Penangkapan Tuanku Imam Bonjol menjadi Akhir


Perang Padri
Setelah sekian lamanya dikepung hingga akhirnya pada tanggal 16 Agustus 1837 benteng Bonjol
dapat dikuasai oleh Belanda. Untuk menangkap Tuanku Imam Bonjol, Belanda mengajak Tuanku
Imam Bonjol untuk berunding di Palupuh pada bulan Oktober 1837. Di tempat itu kemudian ia
ditangkap dan oleh Belanda kemudian di asingkan di Cianjur, Jawa Barat. Dari Cianjur, ia kemudian
dibawa ke Ambon hingga kemudian dipindahkan di Lotak, Minahasa, dekat Manado. Hingga pada
tanggal 8 November 1864, ia kemudian meninggal dunia dan dimakamkan di tempat tersebut.

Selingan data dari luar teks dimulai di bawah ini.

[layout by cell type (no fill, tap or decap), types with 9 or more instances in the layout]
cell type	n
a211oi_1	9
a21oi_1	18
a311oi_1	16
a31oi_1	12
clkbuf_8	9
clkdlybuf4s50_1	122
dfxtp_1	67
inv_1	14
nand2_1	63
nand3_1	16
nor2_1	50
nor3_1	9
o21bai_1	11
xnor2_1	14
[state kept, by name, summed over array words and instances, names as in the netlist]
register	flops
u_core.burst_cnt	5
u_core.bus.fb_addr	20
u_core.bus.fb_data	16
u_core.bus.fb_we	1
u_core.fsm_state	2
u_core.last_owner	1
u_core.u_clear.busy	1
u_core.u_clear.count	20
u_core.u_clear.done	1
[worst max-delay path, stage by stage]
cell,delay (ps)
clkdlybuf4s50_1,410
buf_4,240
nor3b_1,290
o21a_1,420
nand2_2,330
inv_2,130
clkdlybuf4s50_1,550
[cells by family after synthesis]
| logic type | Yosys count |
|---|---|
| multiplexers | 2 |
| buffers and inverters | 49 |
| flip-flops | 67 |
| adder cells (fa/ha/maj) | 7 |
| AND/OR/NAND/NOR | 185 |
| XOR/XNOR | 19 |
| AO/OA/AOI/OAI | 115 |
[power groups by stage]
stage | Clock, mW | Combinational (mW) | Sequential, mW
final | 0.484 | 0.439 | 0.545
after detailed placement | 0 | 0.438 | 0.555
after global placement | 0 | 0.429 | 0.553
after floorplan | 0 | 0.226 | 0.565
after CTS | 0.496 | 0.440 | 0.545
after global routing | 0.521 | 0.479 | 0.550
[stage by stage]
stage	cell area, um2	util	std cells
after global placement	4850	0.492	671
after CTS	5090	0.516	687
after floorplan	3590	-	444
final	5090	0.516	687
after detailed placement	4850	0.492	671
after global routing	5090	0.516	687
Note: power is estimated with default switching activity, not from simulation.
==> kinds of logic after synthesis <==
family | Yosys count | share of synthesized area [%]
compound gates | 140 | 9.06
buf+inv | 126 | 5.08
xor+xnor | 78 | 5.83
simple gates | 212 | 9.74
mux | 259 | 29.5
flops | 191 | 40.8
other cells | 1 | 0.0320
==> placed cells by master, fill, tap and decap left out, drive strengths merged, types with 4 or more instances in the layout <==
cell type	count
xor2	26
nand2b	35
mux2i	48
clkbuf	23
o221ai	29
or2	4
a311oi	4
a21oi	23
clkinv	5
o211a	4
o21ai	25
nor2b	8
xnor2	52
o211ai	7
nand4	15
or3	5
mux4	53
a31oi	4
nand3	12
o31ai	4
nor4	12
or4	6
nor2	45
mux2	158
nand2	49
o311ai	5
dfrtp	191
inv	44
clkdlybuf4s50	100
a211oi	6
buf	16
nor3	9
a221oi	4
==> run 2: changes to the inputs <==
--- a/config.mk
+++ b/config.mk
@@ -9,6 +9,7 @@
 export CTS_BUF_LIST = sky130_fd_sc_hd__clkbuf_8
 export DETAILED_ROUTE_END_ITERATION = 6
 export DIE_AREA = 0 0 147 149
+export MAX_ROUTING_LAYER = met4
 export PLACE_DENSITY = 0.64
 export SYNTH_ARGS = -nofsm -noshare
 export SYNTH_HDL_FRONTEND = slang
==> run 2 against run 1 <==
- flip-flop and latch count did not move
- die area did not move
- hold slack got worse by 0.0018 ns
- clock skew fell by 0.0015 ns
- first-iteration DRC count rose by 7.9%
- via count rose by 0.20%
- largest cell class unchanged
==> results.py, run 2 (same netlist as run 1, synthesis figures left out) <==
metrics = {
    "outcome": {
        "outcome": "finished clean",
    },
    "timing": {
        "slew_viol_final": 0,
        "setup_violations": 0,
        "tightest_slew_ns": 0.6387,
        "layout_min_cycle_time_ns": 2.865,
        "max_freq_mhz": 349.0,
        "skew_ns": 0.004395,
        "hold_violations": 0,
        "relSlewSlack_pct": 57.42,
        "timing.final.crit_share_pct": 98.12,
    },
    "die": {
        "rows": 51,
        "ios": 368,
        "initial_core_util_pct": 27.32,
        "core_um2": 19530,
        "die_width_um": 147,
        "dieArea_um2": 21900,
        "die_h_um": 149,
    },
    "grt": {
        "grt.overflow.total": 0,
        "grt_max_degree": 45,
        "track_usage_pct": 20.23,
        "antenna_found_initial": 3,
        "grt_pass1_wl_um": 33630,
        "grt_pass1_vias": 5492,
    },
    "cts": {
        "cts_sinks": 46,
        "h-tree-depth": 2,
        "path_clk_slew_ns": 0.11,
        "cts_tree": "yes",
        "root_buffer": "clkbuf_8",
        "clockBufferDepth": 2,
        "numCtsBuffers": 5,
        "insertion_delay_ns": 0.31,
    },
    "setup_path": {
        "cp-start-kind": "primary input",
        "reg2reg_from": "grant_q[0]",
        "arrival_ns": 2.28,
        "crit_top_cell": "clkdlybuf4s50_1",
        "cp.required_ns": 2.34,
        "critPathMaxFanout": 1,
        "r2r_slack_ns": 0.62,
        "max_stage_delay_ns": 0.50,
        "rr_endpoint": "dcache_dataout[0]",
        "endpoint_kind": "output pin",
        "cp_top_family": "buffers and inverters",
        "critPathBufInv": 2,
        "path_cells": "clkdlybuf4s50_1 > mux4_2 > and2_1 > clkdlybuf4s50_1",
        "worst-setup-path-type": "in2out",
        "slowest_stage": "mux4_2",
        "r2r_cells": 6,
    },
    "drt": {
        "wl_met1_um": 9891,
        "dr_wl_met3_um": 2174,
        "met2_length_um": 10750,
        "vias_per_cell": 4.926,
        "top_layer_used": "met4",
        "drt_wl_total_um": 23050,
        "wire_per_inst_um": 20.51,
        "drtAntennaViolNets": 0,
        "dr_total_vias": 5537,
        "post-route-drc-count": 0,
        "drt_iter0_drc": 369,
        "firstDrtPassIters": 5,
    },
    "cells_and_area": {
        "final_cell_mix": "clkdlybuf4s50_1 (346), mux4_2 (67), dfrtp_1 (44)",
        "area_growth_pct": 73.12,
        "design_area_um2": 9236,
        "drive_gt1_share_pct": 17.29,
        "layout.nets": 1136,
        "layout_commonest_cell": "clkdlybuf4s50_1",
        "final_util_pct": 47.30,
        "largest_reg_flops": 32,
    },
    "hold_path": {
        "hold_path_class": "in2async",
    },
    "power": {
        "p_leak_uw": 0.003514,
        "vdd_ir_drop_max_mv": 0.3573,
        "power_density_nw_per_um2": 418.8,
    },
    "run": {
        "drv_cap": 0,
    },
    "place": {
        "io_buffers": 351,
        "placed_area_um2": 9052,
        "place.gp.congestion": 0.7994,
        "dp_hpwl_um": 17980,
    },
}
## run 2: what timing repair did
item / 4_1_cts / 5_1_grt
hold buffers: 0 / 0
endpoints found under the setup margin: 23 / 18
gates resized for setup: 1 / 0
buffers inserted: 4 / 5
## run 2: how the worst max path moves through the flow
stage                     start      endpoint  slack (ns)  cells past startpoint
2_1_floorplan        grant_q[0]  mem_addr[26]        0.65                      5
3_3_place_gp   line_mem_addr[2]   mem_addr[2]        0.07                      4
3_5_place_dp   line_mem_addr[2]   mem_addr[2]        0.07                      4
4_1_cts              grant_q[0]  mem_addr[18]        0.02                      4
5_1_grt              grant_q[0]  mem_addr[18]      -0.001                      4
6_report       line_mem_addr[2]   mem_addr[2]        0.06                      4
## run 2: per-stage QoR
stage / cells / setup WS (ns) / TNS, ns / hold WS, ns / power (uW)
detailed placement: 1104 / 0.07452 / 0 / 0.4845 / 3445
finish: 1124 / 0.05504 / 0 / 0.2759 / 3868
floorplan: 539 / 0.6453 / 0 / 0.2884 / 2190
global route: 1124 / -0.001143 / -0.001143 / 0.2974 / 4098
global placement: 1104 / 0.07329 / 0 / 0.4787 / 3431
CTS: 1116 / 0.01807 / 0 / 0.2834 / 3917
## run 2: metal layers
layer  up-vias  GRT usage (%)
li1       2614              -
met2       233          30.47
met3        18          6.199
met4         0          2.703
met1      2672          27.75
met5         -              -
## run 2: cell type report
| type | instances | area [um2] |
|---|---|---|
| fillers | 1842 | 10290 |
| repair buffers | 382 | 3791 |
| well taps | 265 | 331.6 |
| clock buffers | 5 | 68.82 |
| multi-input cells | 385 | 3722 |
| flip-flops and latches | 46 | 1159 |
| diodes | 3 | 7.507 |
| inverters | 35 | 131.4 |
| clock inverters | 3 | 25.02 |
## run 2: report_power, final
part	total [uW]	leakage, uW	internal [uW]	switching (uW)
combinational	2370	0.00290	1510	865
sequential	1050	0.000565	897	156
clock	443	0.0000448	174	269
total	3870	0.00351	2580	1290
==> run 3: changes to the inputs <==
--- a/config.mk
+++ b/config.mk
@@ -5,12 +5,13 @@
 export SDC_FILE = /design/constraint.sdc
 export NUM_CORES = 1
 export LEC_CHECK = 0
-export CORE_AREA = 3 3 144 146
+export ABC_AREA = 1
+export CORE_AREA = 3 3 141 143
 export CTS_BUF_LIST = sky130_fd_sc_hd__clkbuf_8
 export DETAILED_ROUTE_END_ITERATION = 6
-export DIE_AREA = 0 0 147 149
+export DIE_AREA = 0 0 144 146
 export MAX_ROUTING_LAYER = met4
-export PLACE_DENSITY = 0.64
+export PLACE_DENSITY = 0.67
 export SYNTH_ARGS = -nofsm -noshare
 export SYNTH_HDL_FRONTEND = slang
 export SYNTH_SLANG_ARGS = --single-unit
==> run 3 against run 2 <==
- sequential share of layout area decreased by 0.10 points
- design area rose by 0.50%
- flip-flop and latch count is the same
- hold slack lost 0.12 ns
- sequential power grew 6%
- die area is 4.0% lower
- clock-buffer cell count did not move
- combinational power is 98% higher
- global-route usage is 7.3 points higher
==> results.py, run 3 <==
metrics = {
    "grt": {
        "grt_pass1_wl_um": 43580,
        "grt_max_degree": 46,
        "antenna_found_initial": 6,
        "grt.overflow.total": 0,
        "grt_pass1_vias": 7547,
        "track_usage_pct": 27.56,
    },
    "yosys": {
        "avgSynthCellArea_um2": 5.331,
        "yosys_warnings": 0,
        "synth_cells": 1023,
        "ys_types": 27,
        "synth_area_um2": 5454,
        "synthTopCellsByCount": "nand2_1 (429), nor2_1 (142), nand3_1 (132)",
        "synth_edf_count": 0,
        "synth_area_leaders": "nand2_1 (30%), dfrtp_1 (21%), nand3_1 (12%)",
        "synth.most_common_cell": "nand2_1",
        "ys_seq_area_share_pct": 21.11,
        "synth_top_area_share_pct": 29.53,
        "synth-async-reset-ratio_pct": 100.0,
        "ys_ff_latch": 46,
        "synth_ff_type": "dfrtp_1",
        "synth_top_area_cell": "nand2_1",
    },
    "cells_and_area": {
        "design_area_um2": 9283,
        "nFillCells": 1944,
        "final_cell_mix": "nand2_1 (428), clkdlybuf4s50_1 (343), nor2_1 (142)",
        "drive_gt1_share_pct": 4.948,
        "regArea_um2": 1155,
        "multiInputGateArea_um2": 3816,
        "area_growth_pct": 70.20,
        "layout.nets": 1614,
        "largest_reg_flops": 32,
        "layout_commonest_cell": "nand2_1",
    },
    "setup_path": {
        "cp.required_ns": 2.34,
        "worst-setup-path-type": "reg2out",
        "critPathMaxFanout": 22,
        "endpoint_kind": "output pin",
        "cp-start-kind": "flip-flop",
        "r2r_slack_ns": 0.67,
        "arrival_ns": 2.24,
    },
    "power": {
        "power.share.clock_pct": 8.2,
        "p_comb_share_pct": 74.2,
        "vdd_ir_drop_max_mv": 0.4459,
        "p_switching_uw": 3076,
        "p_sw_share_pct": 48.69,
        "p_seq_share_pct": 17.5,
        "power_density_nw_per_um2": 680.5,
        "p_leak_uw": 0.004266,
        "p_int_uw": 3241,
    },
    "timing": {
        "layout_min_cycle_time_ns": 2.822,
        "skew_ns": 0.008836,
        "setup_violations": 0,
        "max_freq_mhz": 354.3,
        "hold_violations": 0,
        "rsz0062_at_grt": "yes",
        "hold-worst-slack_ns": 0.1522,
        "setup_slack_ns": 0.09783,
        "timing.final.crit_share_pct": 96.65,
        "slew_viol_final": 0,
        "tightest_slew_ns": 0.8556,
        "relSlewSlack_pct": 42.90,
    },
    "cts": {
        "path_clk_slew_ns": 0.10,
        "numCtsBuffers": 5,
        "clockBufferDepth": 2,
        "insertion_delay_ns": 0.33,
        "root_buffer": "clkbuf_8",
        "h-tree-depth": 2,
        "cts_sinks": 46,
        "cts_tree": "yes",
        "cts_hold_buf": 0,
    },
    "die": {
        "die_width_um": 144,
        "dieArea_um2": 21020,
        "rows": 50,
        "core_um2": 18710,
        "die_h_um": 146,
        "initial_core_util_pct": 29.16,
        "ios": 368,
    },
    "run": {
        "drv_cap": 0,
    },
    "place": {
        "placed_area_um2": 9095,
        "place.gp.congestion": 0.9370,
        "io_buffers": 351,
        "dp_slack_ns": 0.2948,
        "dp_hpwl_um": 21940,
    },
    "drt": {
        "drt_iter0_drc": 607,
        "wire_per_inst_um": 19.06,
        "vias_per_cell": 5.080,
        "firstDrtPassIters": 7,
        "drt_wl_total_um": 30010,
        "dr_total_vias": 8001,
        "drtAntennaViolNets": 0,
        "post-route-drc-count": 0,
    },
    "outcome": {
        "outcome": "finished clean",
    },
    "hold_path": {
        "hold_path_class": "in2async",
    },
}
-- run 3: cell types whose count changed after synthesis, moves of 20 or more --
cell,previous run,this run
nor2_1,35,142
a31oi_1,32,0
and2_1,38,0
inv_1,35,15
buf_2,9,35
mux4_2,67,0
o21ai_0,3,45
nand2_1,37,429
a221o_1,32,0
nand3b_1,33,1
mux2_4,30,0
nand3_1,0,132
[src/rtl/maze_loader.sv]
// maze_loader: copies one stored maze layout into wall VRAM, one byte per cycle, with the
// outer border walls forced on.
//   Clk, Reset_n : clock, asynchronous active-low reset
//   start        : load request (only honoured while idle)
//   maze_sel     : layout to load
//   WALLS_DATA/WALLS_ADDR/WALLS_WE : VRAM write port (addresses 0..34)
//   busy         : high from the start edge until the last byte is written
//   done         : one-cycle pulse after the last byte
//   maze_id      : layout of the current / last load
// Build option: define MAZE_LOADER_LFSR_EN to pick the layout from a free-running 8-bit
// LFSR instead of maze_sel.
module maze_loader
   import maze_pkg::*;
#(
   parameter int unsigned NUM_MAZES = 4
) (
   input  logic                         Clk,
   input  logic                         Reset_n,
   input  logic                         start,
   input  logic [$clog2(NUM_MAZES)-1:0] maze_sel,
   output logic [7:0]                   WALLS_DATA,
   output logic [7:0]                   WALLS_ADDR,
   output logic                         WALLS_WE,
   output logic                         busy,
   output logic                         done,
   output logic [$clog2(NUM_MAZES)-1:0] maze_id
);

   localparam int unsigned      IdW      = $clog2(NUM_MAZES);
   localparam logic [IDX_W-1:0] LastIdx  = IDX_W'(MAZE_BYTES - 1);
   localparam logic [7:0]       LastAddr = 8'(MAZE_BYTES - 1);

   state_e           state_q;
   logic [IDX_W-1:0] cnt_q;   // ROM read index, runs one byte ahead of addr_q
   logic [7:0]       addr_q;
   logic             we_q;
   logic             busy_q;
   logic             done_q;
   logic [IdW-1:0]   id_q;
   logic [7:0]       data_q;  // last byte written, held while idle
   logic [7:0]       rom_data;
   logic [IdW-1:0]   id_src;

`ifdef MAZE_LOADER_LFSR_EN
   logic [7:0] lfsr_q;
   logic       unused_sel;

   // Fibonacci LFSR, taps 8,6,5,4.
   always_ff @(posedge Clk or negedge Reset_n) begin
      if (!Reset_n) lfsr_q <= 8'h01;
      else          lfsr_q <= {lfsr_q[6:0], lfsr_q[7] ^ lfsr_q[5] ^ lfsr_q[4] ^ lfsr_q[3]};
   end

   assign id_src     = lfsr_q[IdW-1:0];
   assign unused_sel = ^maze_sel;
`else
   assign id_src = maze_sel;
`endif

   maze_rom #(
      .NUM_MAZES(NUM_MAZES)
   ) u_rom (
      .clk_i  (Clk),
      .addr_i ({id_q, cnt_q}),
      .rdata_o(rom_data)
   );

   always_ff @(posedge Clk or negedge Reset_n) begin
      if (!Reset_n) begin
         state_q <= StIdle;
         cnt_q   <= '0;
         addr_q  <= '0;
         we_q    <= 1'b0;
         busy_q  <= 1'b0;
         done_q  <= 1'b0;
         id_q    <= '0;
         data_q  <= '0;
      end else begin
         if (we_q) data_q <= WALLS_DATA;
         case (state_q)
            StIdle: begin
               if (start) begin
                  state_q <= StFetch;
                  id_q    <= id_src;
                  cnt_q   <= '0;
                  busy_q  <= 1'b1;
               end
            end
            StFetch: begin
               // ROM returns byte 0 at this edge, so the first write is already valid.
               state_q <= StWrite;
               we_q    <= 1'b1;
               addr_q  <= '0;
               cnt_q   <= cnt_q + 1'b1;
            end
            StWrite: begin
               if (cnt_q != LastIdx) cnt_q <= cnt_q + 1'b1;
               if (addr_q == LastAddr) begin
                  state_q <= StDone;
                  we_q    <= 1'b0;
                  busy_q  <= 1'b0;
                  done_q  <= 1'b1;
               end else begin
                  addr_q <= addr_q + 1'b1;
               end
            end
            StDone: begin
               state_q <= StIdle;
               done_q  <= 1'b0;
            end
            default: state_q <= StIdle;
         endcase
      end
   end

   // Borders are applied on the ROM output register; outside a write the last byte holds.
   assign WALLS_DATA = we_q ? force_borders(rom_data, addr_q) : data_q;
   assign WALLS_ADDR = addr_q;
   assign WALLS_WE   = we_q;
   assign busy       = busy_q;
   assign done       = done_q;
   assign maze_id    = id_q;

endmodule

Penghargaan Tuanku Imam Bonjol


Berkat perjuangannya melawan penjajah Belanda, pemerintah Belanda kemudian mengangkay
Tuanku Imam Bonjol sebagai pahlawan nasional. Ia diberi gelar sebagai pahlawan nasional pada
tanggal 3 November 1973. Untuk mengenang jasa beliau, nama Tuanku Imam Bonjol banyak
diabadika sebagai nama jalan, dan digambarkan dalam uang pecahan 5.000 rupiah.